• **WHAT TO WORK ON**
In the records below, find the line with "output wire logic [$bits(mem_i.mem_en)-1:0]" and the line with "export SYNTH_ARGS = -nofsm -noshare". Print both exactly, along with every line between them, and no other line.

■ ■ ■ ■

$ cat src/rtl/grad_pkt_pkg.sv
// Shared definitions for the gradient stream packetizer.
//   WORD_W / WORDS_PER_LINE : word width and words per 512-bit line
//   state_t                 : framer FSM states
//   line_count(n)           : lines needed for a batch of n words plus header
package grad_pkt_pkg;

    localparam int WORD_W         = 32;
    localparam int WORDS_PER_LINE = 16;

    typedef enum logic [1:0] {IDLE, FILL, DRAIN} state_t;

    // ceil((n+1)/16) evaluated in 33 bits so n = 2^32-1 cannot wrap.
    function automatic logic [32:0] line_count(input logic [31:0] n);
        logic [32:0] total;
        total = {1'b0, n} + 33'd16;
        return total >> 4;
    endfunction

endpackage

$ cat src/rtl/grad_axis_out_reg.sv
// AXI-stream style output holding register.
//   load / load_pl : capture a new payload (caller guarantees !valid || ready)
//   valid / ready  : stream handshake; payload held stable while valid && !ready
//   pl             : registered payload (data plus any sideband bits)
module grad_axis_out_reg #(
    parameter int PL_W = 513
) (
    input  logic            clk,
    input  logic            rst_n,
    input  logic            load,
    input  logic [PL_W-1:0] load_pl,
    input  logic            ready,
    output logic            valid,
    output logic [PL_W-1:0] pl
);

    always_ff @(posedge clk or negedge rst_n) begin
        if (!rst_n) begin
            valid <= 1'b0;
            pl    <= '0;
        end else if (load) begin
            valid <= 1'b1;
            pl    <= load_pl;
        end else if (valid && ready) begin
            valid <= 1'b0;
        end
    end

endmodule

■ ■ ■ ■

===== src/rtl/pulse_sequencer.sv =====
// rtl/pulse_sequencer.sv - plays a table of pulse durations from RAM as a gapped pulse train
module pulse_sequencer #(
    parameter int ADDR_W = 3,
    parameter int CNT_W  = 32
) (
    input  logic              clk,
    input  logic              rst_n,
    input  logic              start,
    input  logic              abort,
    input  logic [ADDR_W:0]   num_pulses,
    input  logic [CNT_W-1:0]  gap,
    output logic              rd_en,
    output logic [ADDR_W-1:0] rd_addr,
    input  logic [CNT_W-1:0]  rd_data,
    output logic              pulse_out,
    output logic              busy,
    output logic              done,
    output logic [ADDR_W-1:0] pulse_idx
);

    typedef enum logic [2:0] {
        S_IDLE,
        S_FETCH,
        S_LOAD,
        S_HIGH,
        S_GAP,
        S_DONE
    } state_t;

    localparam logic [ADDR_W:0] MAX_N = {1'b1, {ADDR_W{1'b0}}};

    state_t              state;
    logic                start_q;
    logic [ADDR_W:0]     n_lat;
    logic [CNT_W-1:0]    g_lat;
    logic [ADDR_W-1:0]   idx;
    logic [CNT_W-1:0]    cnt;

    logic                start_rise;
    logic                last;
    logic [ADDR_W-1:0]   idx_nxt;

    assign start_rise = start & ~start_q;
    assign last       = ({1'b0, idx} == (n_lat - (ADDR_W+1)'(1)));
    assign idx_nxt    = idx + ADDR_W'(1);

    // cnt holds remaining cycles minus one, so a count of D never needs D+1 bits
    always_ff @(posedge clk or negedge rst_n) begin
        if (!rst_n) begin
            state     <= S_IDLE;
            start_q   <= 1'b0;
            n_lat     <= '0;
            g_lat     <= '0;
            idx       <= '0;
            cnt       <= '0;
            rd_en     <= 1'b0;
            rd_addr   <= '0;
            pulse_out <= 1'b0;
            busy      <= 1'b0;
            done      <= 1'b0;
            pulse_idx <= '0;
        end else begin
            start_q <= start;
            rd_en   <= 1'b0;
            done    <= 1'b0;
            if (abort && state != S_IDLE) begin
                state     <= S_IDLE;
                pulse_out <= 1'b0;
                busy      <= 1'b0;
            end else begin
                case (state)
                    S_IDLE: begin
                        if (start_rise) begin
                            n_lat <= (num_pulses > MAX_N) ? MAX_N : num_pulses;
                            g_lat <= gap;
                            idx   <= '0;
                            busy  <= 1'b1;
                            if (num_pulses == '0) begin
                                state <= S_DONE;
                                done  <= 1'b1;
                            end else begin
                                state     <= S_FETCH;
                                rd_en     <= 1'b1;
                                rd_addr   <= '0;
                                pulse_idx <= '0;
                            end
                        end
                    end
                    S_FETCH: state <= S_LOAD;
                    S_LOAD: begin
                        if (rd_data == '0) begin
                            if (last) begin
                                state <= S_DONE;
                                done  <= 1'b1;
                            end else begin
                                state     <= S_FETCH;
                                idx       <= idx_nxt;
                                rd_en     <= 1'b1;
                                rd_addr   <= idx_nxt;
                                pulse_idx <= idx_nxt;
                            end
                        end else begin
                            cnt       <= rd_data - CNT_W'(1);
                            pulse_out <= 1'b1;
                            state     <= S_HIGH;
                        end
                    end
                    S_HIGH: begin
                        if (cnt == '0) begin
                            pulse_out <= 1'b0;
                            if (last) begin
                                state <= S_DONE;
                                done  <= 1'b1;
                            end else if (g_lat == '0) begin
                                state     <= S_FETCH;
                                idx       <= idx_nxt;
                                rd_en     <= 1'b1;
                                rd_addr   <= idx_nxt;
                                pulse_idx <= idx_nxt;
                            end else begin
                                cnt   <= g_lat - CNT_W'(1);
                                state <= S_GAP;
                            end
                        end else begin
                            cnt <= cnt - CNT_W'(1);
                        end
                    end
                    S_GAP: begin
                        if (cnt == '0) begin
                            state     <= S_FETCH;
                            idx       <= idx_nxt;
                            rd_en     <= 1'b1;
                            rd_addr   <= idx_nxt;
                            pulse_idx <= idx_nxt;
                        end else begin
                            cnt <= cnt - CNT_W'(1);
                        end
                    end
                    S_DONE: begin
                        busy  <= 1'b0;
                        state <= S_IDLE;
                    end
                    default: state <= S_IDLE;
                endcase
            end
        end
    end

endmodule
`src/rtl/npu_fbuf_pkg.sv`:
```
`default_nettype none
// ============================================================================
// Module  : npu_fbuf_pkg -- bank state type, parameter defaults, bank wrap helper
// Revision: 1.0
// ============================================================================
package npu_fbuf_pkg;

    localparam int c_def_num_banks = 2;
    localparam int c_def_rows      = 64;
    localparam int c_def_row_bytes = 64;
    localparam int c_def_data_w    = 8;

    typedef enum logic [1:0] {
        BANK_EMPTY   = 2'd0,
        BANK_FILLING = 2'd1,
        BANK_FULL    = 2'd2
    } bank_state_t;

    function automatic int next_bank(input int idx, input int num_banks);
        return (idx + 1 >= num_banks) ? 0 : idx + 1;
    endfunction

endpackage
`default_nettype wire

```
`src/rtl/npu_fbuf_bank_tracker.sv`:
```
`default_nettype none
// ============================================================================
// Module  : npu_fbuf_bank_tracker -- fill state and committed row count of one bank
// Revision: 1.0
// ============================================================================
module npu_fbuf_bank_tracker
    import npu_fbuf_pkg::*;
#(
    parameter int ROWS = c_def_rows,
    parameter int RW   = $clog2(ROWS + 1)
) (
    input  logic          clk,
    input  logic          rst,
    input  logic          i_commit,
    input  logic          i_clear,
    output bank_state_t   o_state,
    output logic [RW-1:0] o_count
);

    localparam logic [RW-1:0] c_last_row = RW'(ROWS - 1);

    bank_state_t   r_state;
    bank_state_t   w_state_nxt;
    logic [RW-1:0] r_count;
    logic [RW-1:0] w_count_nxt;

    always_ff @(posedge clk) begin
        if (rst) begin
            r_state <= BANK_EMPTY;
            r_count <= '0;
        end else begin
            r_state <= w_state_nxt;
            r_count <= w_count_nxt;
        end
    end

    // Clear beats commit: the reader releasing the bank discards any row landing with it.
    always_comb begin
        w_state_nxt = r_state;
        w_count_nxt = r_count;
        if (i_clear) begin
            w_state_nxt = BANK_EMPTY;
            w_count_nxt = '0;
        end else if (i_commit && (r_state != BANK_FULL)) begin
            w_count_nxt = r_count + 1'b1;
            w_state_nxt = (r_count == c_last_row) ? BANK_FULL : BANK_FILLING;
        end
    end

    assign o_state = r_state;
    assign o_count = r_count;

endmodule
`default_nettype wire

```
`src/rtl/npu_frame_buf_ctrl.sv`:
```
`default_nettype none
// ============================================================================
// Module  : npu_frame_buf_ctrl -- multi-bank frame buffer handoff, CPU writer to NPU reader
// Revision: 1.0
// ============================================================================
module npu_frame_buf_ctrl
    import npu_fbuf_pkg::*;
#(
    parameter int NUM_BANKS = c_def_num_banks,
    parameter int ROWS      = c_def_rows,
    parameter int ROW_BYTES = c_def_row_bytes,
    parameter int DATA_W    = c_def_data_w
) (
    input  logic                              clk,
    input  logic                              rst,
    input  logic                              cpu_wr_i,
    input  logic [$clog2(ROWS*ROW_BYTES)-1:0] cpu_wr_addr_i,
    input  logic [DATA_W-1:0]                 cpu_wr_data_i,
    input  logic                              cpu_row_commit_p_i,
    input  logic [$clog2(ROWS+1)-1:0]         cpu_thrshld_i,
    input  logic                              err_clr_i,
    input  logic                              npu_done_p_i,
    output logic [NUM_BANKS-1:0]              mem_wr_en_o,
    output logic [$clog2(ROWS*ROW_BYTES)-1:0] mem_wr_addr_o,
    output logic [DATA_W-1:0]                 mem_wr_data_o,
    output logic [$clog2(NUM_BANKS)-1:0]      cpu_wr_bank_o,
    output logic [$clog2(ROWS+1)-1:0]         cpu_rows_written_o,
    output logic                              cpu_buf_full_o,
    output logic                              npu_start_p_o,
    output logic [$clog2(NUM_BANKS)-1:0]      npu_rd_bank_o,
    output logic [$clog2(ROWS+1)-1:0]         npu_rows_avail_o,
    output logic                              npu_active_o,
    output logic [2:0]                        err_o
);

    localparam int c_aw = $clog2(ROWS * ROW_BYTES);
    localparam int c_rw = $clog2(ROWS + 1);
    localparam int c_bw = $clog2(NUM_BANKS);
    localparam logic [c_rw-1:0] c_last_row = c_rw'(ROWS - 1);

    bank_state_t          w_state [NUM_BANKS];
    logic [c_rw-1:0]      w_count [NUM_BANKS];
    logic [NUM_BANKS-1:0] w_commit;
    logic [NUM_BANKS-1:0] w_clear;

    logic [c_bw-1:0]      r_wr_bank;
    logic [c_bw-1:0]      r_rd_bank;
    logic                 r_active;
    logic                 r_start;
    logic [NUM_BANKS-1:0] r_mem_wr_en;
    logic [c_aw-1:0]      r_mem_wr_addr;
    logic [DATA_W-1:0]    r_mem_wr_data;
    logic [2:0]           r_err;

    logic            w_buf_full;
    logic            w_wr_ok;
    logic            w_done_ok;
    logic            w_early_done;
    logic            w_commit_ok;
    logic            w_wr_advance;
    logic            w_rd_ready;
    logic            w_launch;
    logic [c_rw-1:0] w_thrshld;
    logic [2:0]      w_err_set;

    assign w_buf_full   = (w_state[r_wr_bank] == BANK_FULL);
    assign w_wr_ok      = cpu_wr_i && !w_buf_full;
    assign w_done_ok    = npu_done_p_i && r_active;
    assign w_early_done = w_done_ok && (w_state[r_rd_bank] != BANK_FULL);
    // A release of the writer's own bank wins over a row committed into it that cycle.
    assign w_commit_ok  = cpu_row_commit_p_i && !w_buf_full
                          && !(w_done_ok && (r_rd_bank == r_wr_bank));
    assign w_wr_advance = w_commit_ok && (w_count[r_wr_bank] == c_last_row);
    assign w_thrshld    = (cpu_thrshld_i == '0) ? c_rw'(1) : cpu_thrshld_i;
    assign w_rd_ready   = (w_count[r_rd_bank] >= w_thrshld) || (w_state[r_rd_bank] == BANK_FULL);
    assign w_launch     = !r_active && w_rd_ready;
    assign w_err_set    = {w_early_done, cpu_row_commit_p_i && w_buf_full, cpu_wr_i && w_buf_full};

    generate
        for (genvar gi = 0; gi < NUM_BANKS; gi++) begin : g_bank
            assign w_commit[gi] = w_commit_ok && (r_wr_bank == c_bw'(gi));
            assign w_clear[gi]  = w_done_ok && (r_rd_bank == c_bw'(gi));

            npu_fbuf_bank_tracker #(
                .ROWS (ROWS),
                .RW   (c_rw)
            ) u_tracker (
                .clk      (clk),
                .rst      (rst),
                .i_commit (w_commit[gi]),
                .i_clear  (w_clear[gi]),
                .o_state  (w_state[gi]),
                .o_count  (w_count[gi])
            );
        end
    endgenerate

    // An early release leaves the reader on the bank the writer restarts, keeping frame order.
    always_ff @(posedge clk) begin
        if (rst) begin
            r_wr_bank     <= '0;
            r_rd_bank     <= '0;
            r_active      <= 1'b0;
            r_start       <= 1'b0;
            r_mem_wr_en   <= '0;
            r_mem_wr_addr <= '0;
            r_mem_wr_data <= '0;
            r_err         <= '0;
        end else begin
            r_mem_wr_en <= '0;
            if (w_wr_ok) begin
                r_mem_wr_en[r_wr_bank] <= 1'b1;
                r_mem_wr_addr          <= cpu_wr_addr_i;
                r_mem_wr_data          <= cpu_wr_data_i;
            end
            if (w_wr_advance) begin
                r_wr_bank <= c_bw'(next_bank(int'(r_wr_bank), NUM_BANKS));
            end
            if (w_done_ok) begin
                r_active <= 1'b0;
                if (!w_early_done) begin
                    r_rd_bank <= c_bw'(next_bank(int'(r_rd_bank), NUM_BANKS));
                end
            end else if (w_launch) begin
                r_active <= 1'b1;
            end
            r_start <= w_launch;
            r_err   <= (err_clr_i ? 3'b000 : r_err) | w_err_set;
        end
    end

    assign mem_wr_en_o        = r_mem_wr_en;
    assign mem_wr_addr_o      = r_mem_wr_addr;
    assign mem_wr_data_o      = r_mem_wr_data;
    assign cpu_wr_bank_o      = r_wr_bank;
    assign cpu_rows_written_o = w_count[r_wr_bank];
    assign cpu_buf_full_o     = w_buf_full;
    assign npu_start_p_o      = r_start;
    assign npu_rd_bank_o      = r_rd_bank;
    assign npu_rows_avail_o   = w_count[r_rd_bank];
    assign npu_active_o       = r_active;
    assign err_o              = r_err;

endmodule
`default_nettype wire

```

■ ■ ■ ■

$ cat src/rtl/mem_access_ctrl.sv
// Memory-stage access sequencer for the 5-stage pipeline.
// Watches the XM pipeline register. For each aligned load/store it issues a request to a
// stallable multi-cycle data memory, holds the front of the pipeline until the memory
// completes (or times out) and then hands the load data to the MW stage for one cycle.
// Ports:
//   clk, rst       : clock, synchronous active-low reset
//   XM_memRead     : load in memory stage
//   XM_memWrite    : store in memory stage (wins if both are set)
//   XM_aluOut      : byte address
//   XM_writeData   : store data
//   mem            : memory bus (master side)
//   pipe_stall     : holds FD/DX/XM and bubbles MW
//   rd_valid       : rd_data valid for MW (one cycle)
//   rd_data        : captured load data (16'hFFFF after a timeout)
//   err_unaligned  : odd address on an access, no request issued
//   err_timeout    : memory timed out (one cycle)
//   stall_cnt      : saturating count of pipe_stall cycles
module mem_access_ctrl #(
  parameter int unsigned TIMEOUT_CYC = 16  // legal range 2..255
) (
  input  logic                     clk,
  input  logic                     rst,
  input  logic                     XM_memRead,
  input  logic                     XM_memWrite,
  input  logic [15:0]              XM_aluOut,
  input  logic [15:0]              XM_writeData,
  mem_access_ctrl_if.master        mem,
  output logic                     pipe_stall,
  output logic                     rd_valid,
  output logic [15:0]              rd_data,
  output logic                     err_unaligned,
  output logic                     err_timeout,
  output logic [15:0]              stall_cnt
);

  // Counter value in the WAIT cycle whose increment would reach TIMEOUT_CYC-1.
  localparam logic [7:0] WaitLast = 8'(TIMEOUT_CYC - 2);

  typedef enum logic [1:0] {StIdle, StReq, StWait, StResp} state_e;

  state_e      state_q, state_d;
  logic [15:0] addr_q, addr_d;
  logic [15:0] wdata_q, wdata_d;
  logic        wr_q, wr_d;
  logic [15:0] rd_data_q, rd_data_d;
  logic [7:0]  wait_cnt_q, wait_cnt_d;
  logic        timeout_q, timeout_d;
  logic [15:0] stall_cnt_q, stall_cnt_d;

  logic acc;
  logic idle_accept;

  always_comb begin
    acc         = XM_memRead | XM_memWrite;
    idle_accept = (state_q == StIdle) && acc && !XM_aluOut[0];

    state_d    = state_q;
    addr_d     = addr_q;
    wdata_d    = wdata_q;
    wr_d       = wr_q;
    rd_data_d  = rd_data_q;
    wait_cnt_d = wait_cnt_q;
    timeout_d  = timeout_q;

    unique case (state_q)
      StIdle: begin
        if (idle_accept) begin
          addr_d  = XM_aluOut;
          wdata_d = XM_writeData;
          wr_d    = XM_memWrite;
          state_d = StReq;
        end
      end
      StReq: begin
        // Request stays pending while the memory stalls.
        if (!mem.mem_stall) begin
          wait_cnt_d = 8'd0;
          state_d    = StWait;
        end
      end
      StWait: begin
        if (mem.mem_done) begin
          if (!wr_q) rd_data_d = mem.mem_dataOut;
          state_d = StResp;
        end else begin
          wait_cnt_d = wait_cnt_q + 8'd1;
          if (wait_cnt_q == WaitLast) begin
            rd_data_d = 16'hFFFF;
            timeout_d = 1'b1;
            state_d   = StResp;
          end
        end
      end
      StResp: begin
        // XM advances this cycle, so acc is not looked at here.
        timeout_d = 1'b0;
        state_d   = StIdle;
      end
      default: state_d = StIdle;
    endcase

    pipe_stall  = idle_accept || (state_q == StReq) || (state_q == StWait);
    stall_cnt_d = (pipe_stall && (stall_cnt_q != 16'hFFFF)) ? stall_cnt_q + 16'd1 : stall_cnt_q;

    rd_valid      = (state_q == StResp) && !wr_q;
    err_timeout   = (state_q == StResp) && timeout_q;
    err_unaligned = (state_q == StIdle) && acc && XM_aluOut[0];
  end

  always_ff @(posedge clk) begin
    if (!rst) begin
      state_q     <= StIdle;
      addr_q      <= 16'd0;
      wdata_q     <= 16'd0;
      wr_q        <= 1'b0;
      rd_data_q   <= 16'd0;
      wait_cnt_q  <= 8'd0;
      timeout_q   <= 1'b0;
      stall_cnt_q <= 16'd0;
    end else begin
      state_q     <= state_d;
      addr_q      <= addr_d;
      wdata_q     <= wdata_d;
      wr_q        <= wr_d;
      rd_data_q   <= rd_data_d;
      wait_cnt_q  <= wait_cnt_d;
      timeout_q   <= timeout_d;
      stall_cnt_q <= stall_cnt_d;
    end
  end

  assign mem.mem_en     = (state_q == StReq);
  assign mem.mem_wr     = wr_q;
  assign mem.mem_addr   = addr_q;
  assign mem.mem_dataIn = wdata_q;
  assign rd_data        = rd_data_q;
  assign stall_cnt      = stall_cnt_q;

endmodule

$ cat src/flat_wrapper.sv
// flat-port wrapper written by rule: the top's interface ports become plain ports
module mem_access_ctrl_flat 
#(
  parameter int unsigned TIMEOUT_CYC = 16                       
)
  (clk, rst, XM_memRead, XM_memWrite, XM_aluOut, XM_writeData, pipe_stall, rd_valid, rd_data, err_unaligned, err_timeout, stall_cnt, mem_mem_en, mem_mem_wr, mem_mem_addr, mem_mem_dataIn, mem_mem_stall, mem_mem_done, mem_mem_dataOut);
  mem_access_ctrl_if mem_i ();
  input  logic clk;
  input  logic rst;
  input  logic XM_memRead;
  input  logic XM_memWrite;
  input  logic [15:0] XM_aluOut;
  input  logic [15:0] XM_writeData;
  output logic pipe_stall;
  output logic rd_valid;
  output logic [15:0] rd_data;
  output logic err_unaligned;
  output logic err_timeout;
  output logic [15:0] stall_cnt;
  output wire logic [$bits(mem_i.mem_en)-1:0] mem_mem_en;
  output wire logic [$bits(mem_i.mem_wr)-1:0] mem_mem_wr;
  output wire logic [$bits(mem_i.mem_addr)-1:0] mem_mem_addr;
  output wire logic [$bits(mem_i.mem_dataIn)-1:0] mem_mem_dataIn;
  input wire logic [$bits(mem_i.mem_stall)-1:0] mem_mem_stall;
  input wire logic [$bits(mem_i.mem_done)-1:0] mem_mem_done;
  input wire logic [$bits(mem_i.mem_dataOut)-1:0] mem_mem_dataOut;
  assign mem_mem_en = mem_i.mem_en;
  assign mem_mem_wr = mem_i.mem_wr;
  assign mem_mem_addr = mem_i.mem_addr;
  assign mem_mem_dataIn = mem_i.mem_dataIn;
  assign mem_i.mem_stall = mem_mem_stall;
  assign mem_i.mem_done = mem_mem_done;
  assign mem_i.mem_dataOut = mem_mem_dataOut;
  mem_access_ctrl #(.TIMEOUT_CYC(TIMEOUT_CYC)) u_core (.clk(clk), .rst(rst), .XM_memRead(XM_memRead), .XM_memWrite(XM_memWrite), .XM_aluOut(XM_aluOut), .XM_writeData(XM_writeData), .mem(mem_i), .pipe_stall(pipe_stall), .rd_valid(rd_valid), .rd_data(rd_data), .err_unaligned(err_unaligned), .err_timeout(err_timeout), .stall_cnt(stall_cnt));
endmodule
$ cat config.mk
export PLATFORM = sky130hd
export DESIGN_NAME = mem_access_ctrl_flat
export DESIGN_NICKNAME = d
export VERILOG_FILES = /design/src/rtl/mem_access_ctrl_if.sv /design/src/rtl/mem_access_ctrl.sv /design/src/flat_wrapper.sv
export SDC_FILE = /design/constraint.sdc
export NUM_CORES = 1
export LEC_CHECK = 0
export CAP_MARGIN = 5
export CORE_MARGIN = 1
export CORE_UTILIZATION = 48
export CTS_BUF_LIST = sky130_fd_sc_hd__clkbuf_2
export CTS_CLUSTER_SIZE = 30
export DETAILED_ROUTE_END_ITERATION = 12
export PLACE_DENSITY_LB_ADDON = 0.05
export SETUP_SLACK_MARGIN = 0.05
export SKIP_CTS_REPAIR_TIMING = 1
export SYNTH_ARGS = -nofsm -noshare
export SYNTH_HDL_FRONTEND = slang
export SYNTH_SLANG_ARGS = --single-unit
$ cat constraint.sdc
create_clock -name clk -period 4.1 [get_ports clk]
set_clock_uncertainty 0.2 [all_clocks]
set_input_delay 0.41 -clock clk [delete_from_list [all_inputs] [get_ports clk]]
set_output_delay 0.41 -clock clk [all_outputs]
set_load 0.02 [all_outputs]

■ ■ ■ ■

• **WRITTEN RESPONSE**
  output wire logic [$bits(mem_i.mem_en)-1:0] mem_mem_en;
  output wire logic [$bits(mem_i.mem_wr)-1:0] mem_mem_wr;
  output wire logic [$bits(mem_i.mem_addr)-1:0] mem_mem_addr;
  output wire logic [$bits(mem_i.mem_dataIn)-1:0] mem_mem_dataIn;
  input wire logic [$bits(mem_i.mem_stall)-1:0] mem_mem_stall;
  input wire logic [$bits(mem_i.mem_done)-1:0] mem_mem_done;
  input wire logic [$bits(mem_i.mem_dataOut)-1:0] mem_mem_dataOut;
  assign mem_mem_en = mem_i.mem_en;
  assign mem_mem_wr = mem_i.mem_wr;
  assign mem_mem_addr = mem_i.mem_addr;
  assign mem_mem_dataIn = mem_i.mem_dataIn;
  assign mem_i.mem_stall = mem_mem_stall;
  assign mem_i.mem_done = mem_mem_done;
  assign mem_i.mem_dataOut = mem_mem_dataOut;
  mem_access_ctrl #(.TIMEOUT_CYC(TIMEOUT_CYC)) u_core (.clk(clk), .rst(rst), .XM_memRead(XM_memRead), .XM_memWrite(XM_memWrite), .XM_aluOut(XM_aluOut), .XM_writeData(XM_writeData), .mem(mem_i), .pipe_stall(pipe_stall), .rd_valid(rd_valid), .rd_data(rd_data), .err_unaligned(err_unaligned), .err_timeout(err_timeout), .stall_cnt(stall_cnt));
endmodule
$ cat config.mk
export PLATFORM = sky130hd
export DESIGN_NAME = mem_access_ctrl_flat
export DESIGN_NICKNAME = d
export VERILOG_FILES = /design/src/rtl/mem_access_ctrl_if.sv /design/src/rtl/mem_access_ctrl.sv /design/src/flat_wrapper.sv
export SDC_FILE = /design/constraint.sdc
export NUM_CORES = 1
export LEC_CHECK = 0
export CAP_MARGIN = 5
export CORE_MARGIN = 1
export CORE_UTILIZATION = 48
export CTS_BUF_LIST = sky130_fd_sc_hd__clkbuf_2
export CTS_CLUSTER_SIZE = 30
export DETAILED_ROUTE_END_ITERATION = 12
export PLACE_DENSITY_LB_ADDON = 0.05
export SETUP_SLACK_MARGIN = 0.05
export SKIP_CTS_REPAIR_TIMING = 1
export SYNTH_ARGS = -nofsm -noshare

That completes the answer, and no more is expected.